THE Internet has just celebrated its 40th birthday, while an extremely close friend has just turned 65.

I link the two because he, like me, is of a generation to whom the Internet, SMS 'texting', Bluetooth and Yahoo Messenger and the like are still mysteries. We are the generation who watched the moon landing in black-and-white on televisions which you had to leave your seat to change the channel and you had to fiddle constantly with the aerial, to get a recognisable picture.

But yesterday, even though I had forgotten to post his card in time (it's on its way, I swear!), my friend still got my birthday greetings, delivered in a split-second by email.

Had I been trying to reach him in another country when the Internet was born in 1969 (though it was some years before the public got their hands on it), I would probably have had to book a phone call through the international operator. Now, if between us we were more Internet savvy, we could chat cam-to-cam, but neither of us has figured that bit out yet.

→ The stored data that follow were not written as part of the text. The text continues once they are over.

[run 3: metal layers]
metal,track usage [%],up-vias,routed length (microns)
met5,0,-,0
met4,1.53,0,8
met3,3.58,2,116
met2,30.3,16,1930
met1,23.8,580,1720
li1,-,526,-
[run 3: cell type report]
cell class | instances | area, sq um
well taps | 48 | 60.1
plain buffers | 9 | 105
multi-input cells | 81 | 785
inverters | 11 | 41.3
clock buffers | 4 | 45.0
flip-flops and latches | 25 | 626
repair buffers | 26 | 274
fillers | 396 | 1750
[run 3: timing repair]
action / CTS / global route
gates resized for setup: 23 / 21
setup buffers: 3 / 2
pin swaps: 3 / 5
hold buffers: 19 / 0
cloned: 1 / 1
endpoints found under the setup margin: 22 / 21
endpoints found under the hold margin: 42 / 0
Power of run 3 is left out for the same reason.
## src/rtl/uart_pkg.sv

```systemverilog
`default_nettype none
// ============================================================================
// Module   : uart_pkg
// Purpose  : Shared UART receiver types, default rates and ASCII constants.
//            Optional parity state enabled by macro UART_RX_PARITY_EN.
// Revision : 1.0 - initial release
// ============================================================================
package uart_pkg;

  localparam int c_clk_freq_default = 100_000_000;
  localparam int c_baud_default     = 9600;

  // Characters recognised by the downstream matcher
  localparam logic [7:0] c_ascii_h = 8'h48;
  localparam logic [7:0] c_ascii_i = 8'h49;
  localparam logic [7:0] c_ascii_t = 8'h54;
  localparam logic [7:0] c_ascii_s = 8'h53;
  localparam logic [7:0] c_ascii_z = 8'h5A;

  typedef enum logic [2:0] {
    ST_IDLE      = 3'd0,
    ST_START     = 3'd1,
    ST_DATA      = 3'd2,
`ifdef UART_RX_PARITY_EN
    ST_PARITY    = 3'd3,
`endif
    ST_STOP      = 3'd4,
    ST_WAIT_HIGH = 3'd5
  } uart_state_t;

  function automatic logic even_parity(input logic [7:0] d);
    return ^d;
  endfunction

endpackage
`default_nettype wire

```

## src/rtl/uart_baud_cnt.sv

```systemverilog
`default_nettype none
// ============================================================================
// Module   : uart_baud_cnt
// Purpose  : Bit-period counter with synchronous clear and half/full flags.
// Revision : 1.0 - initial release
// ============================================================================
module uart_baud_cnt #(
  parameter int BIT_CYCLES = 16
) (
  input  logic clk,
  input  logic rst,
  input  logic clear,
  output logic half,
  output logic full
);

  localparam int CW = (BIT_CYCLES > 1) ? $clog2(BIT_CYCLES) : 1;
  localparam logic [CW-1:0] c_half = CW'(BIT_CYCLES / 2 - 1);
  localparam logic [CW-1:0] c_full = CW'(BIT_CYCLES - 1);

  logic [CW-1:0] r_cnt;

  // Restarts on its own at the full-bit terminal so consecutive bits stay aligned
  always_ff @(posedge clk or posedge rst) begin
    if (rst) begin
      r_cnt <= '0;
    end else if (clear || full) begin
      r_cnt <= '0;
    end else begin
      r_cnt <= r_cnt + CW'(1);
    end
  end

  assign half = (r_cnt == c_half);
  assign full = (r_cnt == c_full);

endmodule
`default_nettype wire

```

## src/rtl/uart_rx.sv

```systemverilog
`default_nettype none
// ============================================================================
// Module   : uart_rx
// Purpose  : 8-bit asynchronous serial receiver (8N1, or 8E1 when
//            UART_RX_PARITY_EN is defined) with valid/frame_err strobes.
// Revision : 1.0 - initial release
// ============================================================================
module uart_rx
  import uart_pkg::*;
#(
  parameter int CLK_FREQ = c_clk_freq_default,
  parameter int BAUD     = c_baud_default
) (
  input  logic       clk,
  input  logic       rst,
  input  logic       rx,
  output logic       valid,
  output logic [7:0] data_out,
  output logic       frame_err,
  output logic       busy
);

  localparam int BIT_CYCLES = CLK_FREQ / BAUD;

  uart_state_t r_state, w_state_next;

  logic       r_rx_meta, r_rx_sync;
  logic [7:0] r_shift;
  logic [2:0] r_bit_idx;
  logic [7:0] r_data;
  logic       r_valid, r_ferr;

  logic w_cnt_clear, w_half, w_full;
  logic w_shift_en, w_valid_set, w_ferr_set;
`ifdef UART_RX_PARITY_EN
  logic r_par_err, w_par_sample;
`endif

  // Line idles high, so the synchronizer resets to 1 to avoid a false start
  always_ff @(posedge clk or posedge rst) begin
    if (rst) begin
      r_rx_meta <= 1'b1;
      r_rx_sync <= 1'b1;
    end else begin
      r_rx_meta <= rx;
      r_rx_sync <= r_rx_meta;
    end
  end

  uart_baud_cnt #(
    .BIT_CYCLES(BIT_CYCLES)
  ) u_baud_cnt (
    .clk  (clk),
    .rst  (rst),
    .clear(w_cnt_clear),
    .half (w_half),
    .full (w_full)
  );

  always_ff @(posedge clk or posedge rst) begin
    if (rst) begin
      r_state <= ST_IDLE;
    end else begin
      r_state <= w_state_next;
    end
  end

  always_comb begin
    w_state_next = r_state;
    w_cnt_clear  = 1'b0;
    w_shift_en   = 1'b0;
    w_valid_set  = 1'b0;
    w_ferr_set   = 1'b0;
`ifdef UART_RX_PARITY_EN
    w_par_sample = 1'b0;
`endif
    case (r_state)
      ST_IDLE: begin
        w_cnt_clear = 1'b1;
        if (!r_rx_sync) w_state_next = ST_START;
      end
      ST_START: begin
        if (w_half) begin
          w_cnt_clear  = 1'b1;
          w_state_next = r_rx_sync ? ST_IDLE : ST_DATA;
        end
      end
      ST_DATA: begin
        if (w_full) begin
          w_shift_en = 1'b1;
          if (r_bit_idx == 3'd7) begin
`ifdef UART_RX_PARITY_EN
            w_state_next = ST_PARITY;
`else
            w_state_next = ST_STOP;
`endif
          end
        end
      end
`ifdef UART_RX_PARITY_EN
      ST_PARITY: begin
        if (w_full) begin
          w_par_sample = 1'b1;
          w_state_next = ST_STOP;
        end
      end
`endif
      ST_STOP: begin
        if (w_full) begin
          if (r_rx_sync) begin
`ifdef UART_RX_PARITY_EN
            w_valid_set = !r_par_err;
            w_ferr_set  = r_par_err;
`else
            w_valid_set = 1'b1;
`endif
            w_state_next = ST_IDLE;
          end else begin
            w_ferr_set   = 1'b1;
            w_state_next = ST_WAIT_HIGH;
          end
        end
      end
      ST_WAIT_HIGH: begin
        w_cnt_clear = 1'b1;
        if (r_rx_sync) w_state_next = ST_IDLE;
      end
      default: begin
        w_cnt_clear  = 1'b1;
        w_state_next = ST_IDLE;
      end
    endcase
  end

  always_ff @(posedge clk or posedge rst) begin
    if (rst) begin
      r_shift   <= 8'h00;
      r_bit_idx <= 3'd0;
      r_data    <= 8'h00;
      r_valid   <= 1'b0;
      r_ferr    <= 1'b0;
    end else begin
      r_valid <= w_valid_set;
      r_ferr  <= w_ferr_set;
      if (w_valid_set) r_data <= r_shift;
      if (w_shift_en) r_shift <= {r_rx_sync, r_shift[7:1]};
      if (r_state == ST_START) begin
        r_bit_idx <= 3'd0;
      end else if (w_shift_en) begin
        r_bit_idx <= r_bit_idx + 3'd1;
      end
    end
  end

`ifdef UART_RX_PARITY_EN
  // Even parity: data bits XOR parity bit must be zero
  always_ff @(posedge clk or posedge rst) begin
    if (rst) begin
      r_par_err <= 1'b0;
    end else if (w_par_sample) begin
      r_par_err <= even_parity(r_shift) ^ r_rx_sync;
    end
  end
`endif

  assign valid     = r_valid;
  assign frame_err = r_ferr;
  assign data_out  = r_data;
  assign busy      = (r_state != ST_IDLE);

endmodule
`default_nettype wire

```

## config.mk

```make
export PLATFORM = sky130hd
export DESIGN_NAME = uart_rx
export DESIGN_NICKNAME = d
export VERILOG_FILES = /design/src/rtl/uart_pkg.sv /design/src/rtl/uart_baud_cnt.sv /design/src/rtl/uart_rx.sv
export SDC_FILE = /design/constraint.sdc
export NUM_CORES = 1
export LEC_CHECK = 0
export CAP_MARGIN = 5
export CELL_PAD_IN_SITES_DETAIL_PLACEMENT = 0
export CELL_PAD_IN_SITES_GLOBAL_PLACEMENT = 1
export CORE_MARGIN = 1.5
export CORE_UTILIZATION = 46
export DETAILED_ROUTE_END_ITERATION = 12
export HOLD_SLACK_MARGIN = 0.08
export PLACE_DENSITY_LB_ADDON = 0.1
export SLEW_MARGIN = 20
export SYNTH_ARGS = -nofsm -noshare
export SYNTH_HDL_FRONTEND = slang
export SYNTH_HIERARCHICAL = 1
export SYNTH_SLANG_ARGS = --single-unit
```

## constraint.sdc

```tcl
create_clock -name clk -period 2.5 [get_ports clk]
set_input_delay 0.5 -clock clk [delete_from_list [all_inputs] [get_ports clk]]
set_output_delay 0.5 -clock clk [all_outputs]
set_load 0.01 [all_outputs]
```

==> results summary <==
In this run, CTS created clock tree buffers numbering 5. In this run the register-to-register setup slack is 0.34 ns. The final worst-path cycle share came out at 88.0%. The number of failing setup endpoints in the final timing report came out at 0. Clock-pin slew was measured on the worst setup and hold paths at 0.07 ns.

The required time reported for the critical path endpoint came out at 2.00 ns. The worst register-to-register path begins at u_baud_cnt/r_cnt[0]. The number of warnings printed during yosys synthesis came out at 6.

In this run the critical register-to-register path is captured at r_shift[3]. For this design the ratio of total power to cell area is 492 nW/um^2. The longest individual stage delay on the worst path came out at 0.52 ns.

The height of the die is 67.9 um. The utilization of the core after routing is 54.2%. CTS built an H-tree with a depth of 2. Synthesis inferred 40 register bits. The path class of the tightest hold or removal check is reg2reg. The hold violation total from the final report was 0. The worst-skew pair later-pin latency is 0.29 ns. The signal on the critical path passes through or3_1 -> clkdlybuf4s50_1.

The remaining antenna violation count after routing came out at 0. The first routing iteration left 106 violations. The reported leakage power is 0.00103 uW. The layout has 360 filler cells. The CTS sink count came out at 40. The die width came out at 67.9 um.

The most frequent standard cell in the layout excluding fill and tap cells is sky130_fd_sc_hd__dfrtp_1. The slew at the pin with the worst max-slew slack is 0.537 ns. The placer's final routability congestion estimate came out at 0.776. The synthesized area per cell came out at 11.6 sq um.

The endpoint of the worst setup timing path is busy. The slowest stage of the critical path belongs to the cell sky130_fd_sc_hd__dfrtp_1. The number of maximum-capacitance violations came out at 0. The type of destination of the critical path is a primary output.

The aggregate global-route resource usage is 16.5%. The startpoint-to-endpoint class of the critical path is reg2out. The worst-case reg-to-reg path depth is 7. The largest vdd supply drop is 0.000267 V. The largest buffer count on any clock path is 2. The HPWL after detailed placement is 2240 um. In this run the post-CTS setup repair buffer count came out at 0.

After routing, the total negative slack on setup checks comes to 0 ns. The area after detailed placement came out at 2100 sq um. In this run the count of I/O pins placed on the die edge is 14.

Compared with the post-synthesis result, the final layout area differs by 12.7%. The number of rows created at floorplan came out at 23. The final number of max-transition violations came to 0. After detailed routing, the number of vias per cell comes to 5.17. Across the routed clock network, the largest skew measured is 0.0104 ns.

The first-pass GRT wire length came out at 5530 um. The layout cell share with drive strength beyond 1 is 17.9%. In this design, the largest share of critical-path delay is due to flip-flops.

After routing the design area is 2180 sq um. In this run the worst path has a maximum fanout of 14. The relative slew slack came out at 64.1%. The number of instances in the synthesized netlist came out at 167. The flow ran to the end, and the final reports show no timing, DRC or antenna violations. The remaining design rule violation count is 0. The net count after synthesis came out at 174.

In the layout the commonest cells are sky130_fd_sc_hd__dfrtp_1 (38), sky130_fd_sc_hd__nor2_1 (22), sky130_fd_sc_hd__mux2_4 (16). The post-CTS resize count came out at 0. The data arrival time of the worst path came out at 1.70 ns. The origin of the worst setup path is r_state[1].

STA classifies the critical path startpoint as a flip-flop. The netlist uses 41 different library cells. For this run, the top clock speed supported by timing is 454 MHz. Input and output buffers added on the ports amount to 13. The register area share after synthesis came out at 51.8%.

After synthesis the cells add up to 1940 sq um. The final wirelength is 3200 um. The detailed router placed 1210 vias in this run.

The iteration count of the initial detailed-routing pass is 4. The largest net degree at the start of global routing came out at 27. TritonCTS built the clock tree. The root buffer cell is sky130_fd_sc_hd__clkbuf_8. The die area came out at 4610 sq um. In this run the number of cells on the critical path is 2. After floorplanning, the core was sized to cover 4030 sq um. The initial antenna violation count is 0. The antenna diode instance count came out at 0. Setup repair after global routing left no endpoint under its margin. Subtracting the final worst setup slack from the clock period gives 2.20 ns.

The count of nets after finishing came out at 190. The initial standard-cell utilization of the core is 48.0%. For this design, the CTS-stage hold fixing added 0 buffers. In the final routed layout, each cell accounts on average for 13.7 um. The number of global-route vias before repair is 1238.

The number of buffers and inverters on the critical path is 1. The total grt overflow came out at 0.
-- cells by family (layout without fill, tap and decap cells) --
family | count (synthesis) | in the layout | share of synthesized area (%)
buf+inv | 17 | 34 | 4.52
xor+xnor | 12 | 12 | 5.43
fa+ha+maj | 4 | 4 | 2.59
flops | 40 | 40 | 51.8
mux | 16 | 16 | 12.4
simple gates | 64 | 64 | 18.7
compound gates | 14 | 14 | 4.53
-- layout make-up --
type | count | area [sq um] | area share, %
flip-flops and latches | 40 | 1000 | 46.0
multi-input cells | 110 | 845 | 38.7
repair buffers | 16 | 153 | 7.00
clock buffers | 7 | 76.3 | 3.50
well taps | 50 | 62.6 | 2.87
inverters | 10 | 37.5 | 1.72
clock inverters | 1 | 5.00 | 0.229
-- per-stage QoR --
| step | setup WS, ns | instances | hold slack (ns) | total power [uW] |
|---|---|---|---|---|
| after floorplan | 0.315 | 167 | 0.345 | 674 |
| after global placement | 0.361 | 226 | 0.346 | 683 |
| after detailed placement | 0.340 | 226 | 0.349 | 684 |
| after CTS | 0.289 | 234 | 0.360 | 1090 |
| after global routing | 0.215 | 234 | 0.362 | 1130 |
| final | 0.299 | 234 | 0.354 | 1070 |
-- worst min-delay path by stage --
stage / startpoint / end / cells after the start / slack (ns)
finish: r_rx_meta / r_rx_sync / 0 / 0.35
CTS: r_rx_meta / r_rx_sync / 0 / 0.36
global route: r_rx_meta / r_rx_sync / 0 / 0.36
global placement: r_rx_meta / r_rx_sync / 0 / 0.35
floorplan: r_rx_meta / r_rx_sync / 0 / 0.35
detailed placement: r_rx_meta / r_rx_sync / 0 / 0.35
-- synthesized netlist by cell type --
| master | instances | area, sq um |
|---|---|---|
| sky130_fd_sc_hd__buf_6 | 2 | 22.5 |
| sky130_fd_sc_hd__nor3b_1 | 1 | 7.51 |
| sky130_fd_sc_hd__nand2_1 | 7 | 26.3 |
| sky130_fd_sc_hd__o21ai_0 | 2 | 10.0 |
| sky130_fd_sc_hd__a21oi_1 | 4 | 20.0 |
| sky130_fd_sc_hd__and2b_1 | 1 | 7.51 |
| sky130_fd_sc_hd__o31ai_1 | 1 | 7.51 |
| sky130_fd_sc_hd__inv_1 | 10 | 37.5 |
| sky130_fd_sc_hd__nor3_1 | 4 | 20.0 |
| sky130_fd_sc_hd__and2_1 | 1 | 6.26 |
| sky130_fd_sc_hd__buf_4 | 2 | 15.0 |
| sky130_fd_sc_hd__buf_2 | 1 | 5.00 |
| sky130_fd_sc_hd__or3_1 | 1 | 6.26 |
| sky130_fd_sc_hd__or3b_1 | 1 | 8.76 |
| sky130_fd_sc_hd__dfrtp_1 | 38 | 951 |
| sky130_fd_sc_hd__and4b_1 | 1 | 10.0 |
| sky130_fd_sc_hd__nand4bb_1 | 1 | 11.3 |
| sky130_fd_sc_hd__a22oi_1 | 1 | 7.51 |
| sky130_fd_sc_hd__a211oi_1 | 1 | 7.51 |
| sky130_fd_sc_hd__o21ai_1 | 1 | 5.00 |
| sky130_fd_sc_hd__nor2b_1 | 1 | 6.26 |
| sky130_fd_sc_hd__a2bb2oi_1 | 2 | 17.5 |
| sky130_fd_sc_hd__nand2_4 | 1 | 11.3 |
| sky130_fd_sc_hd__and3b_4 | 1 | 12.5 |
| sky130_fd_sc_hd__o22ai_1 | 2 | 12.5 |
| sky130_fd_sc_hd__nand4b_1 | 1 | 8.76 |
| sky130_fd_sc_hd__mux2_4 | 16 | 240 |
| sky130_fd_sc_hd__nor4_1 | 3 | 18.8 |
| sky130_fd_sc_hd__clkbuf_1 | 2 | 7.51 |
| sky130_fd_sc_hd__nand4_1 | 5 | 31.3 |
| sky130_fd_sc_hd__dfstp_2 | 2 | 52.6 |
| sky130_fd_sc_hd__and4bb_4 | 1 | 16.3 |
| sky130_fd_sc_hd__nor4_2 | 1 | 12.5 |
| sky130_fd_sc_hd__xor2_1 | 1 | 8.76 |
| sky130_fd_sc_hd__nand2b_1 | 2 | 12.5 |
| sky130_fd_sc_hd__or2_2 | 2 | 12.5 |
| sky130_fd_sc_hd__nand3_1 | 5 | 25.0 |
| sky130_fd_sc_hd__ha_1 | 4 | 50.1 |
| sky130_fd_sc_hd__xnor2_1 | 11 | 96.3 |
| sky130_fd_sc_hd__nor2_1 | 22 | 82.6 |
| sky130_fd_sc_hd__nand3b_1 | 1 | 7.51 |
-- flip-flops by register name (all words and copies together), names as in the netlist --
register / count
data_out: 8
frame_err: 1
r_bit_idx: 3
r_rx_meta: 1
r_rx_sync: 1
r_shift: 8
r_state: 3
u_baud_cnt/r_cnt: 14
valid: 1
-- per-layer routing --
layer | up-vias | routed length, um | global-route usage, %
met5 | - | 0 | 0
met4 | 0 | 42 | 5.25
met3 | 6 | 106 | 4.93
met2 | 18 | 1550 | 27.8
met1 | 587 | 1500 | 20.2
li1 | 599 | - | -
-- where the power goes --
| group | internal (uW) | switching, uW |
|---|---|---|
| combinational | 4.56 | 13.6 |
| clock | 196 | 209 |
| sequential | 650 | 1.70 |
No activity file was read; power rests on OpenSTA's default activity.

I was 14 when a US technocrat first got two computers to talk to each other and paved the way for the worldwide web and there were no such things as a laptops, PCs, mobile phones or even (I think) TV remotes, at least not in the hands of anyone I knew.

In those days, the now outdated but not yet redundant fax machine was a rarity and even the first newspaper I worked on did not have one when I started work four years later, at 18.

It did have a telex machine, which was regarded as very hi-tech and was kept under lock and key in a special office, with only one member of staff authorised to operate it.

My first experience of computers was in my early 20s, when a girlfriend acquired a piece of kit that you plugged into the TV (colour by this time) and, if you keyed in the right program, it produced an image of a ticking clock.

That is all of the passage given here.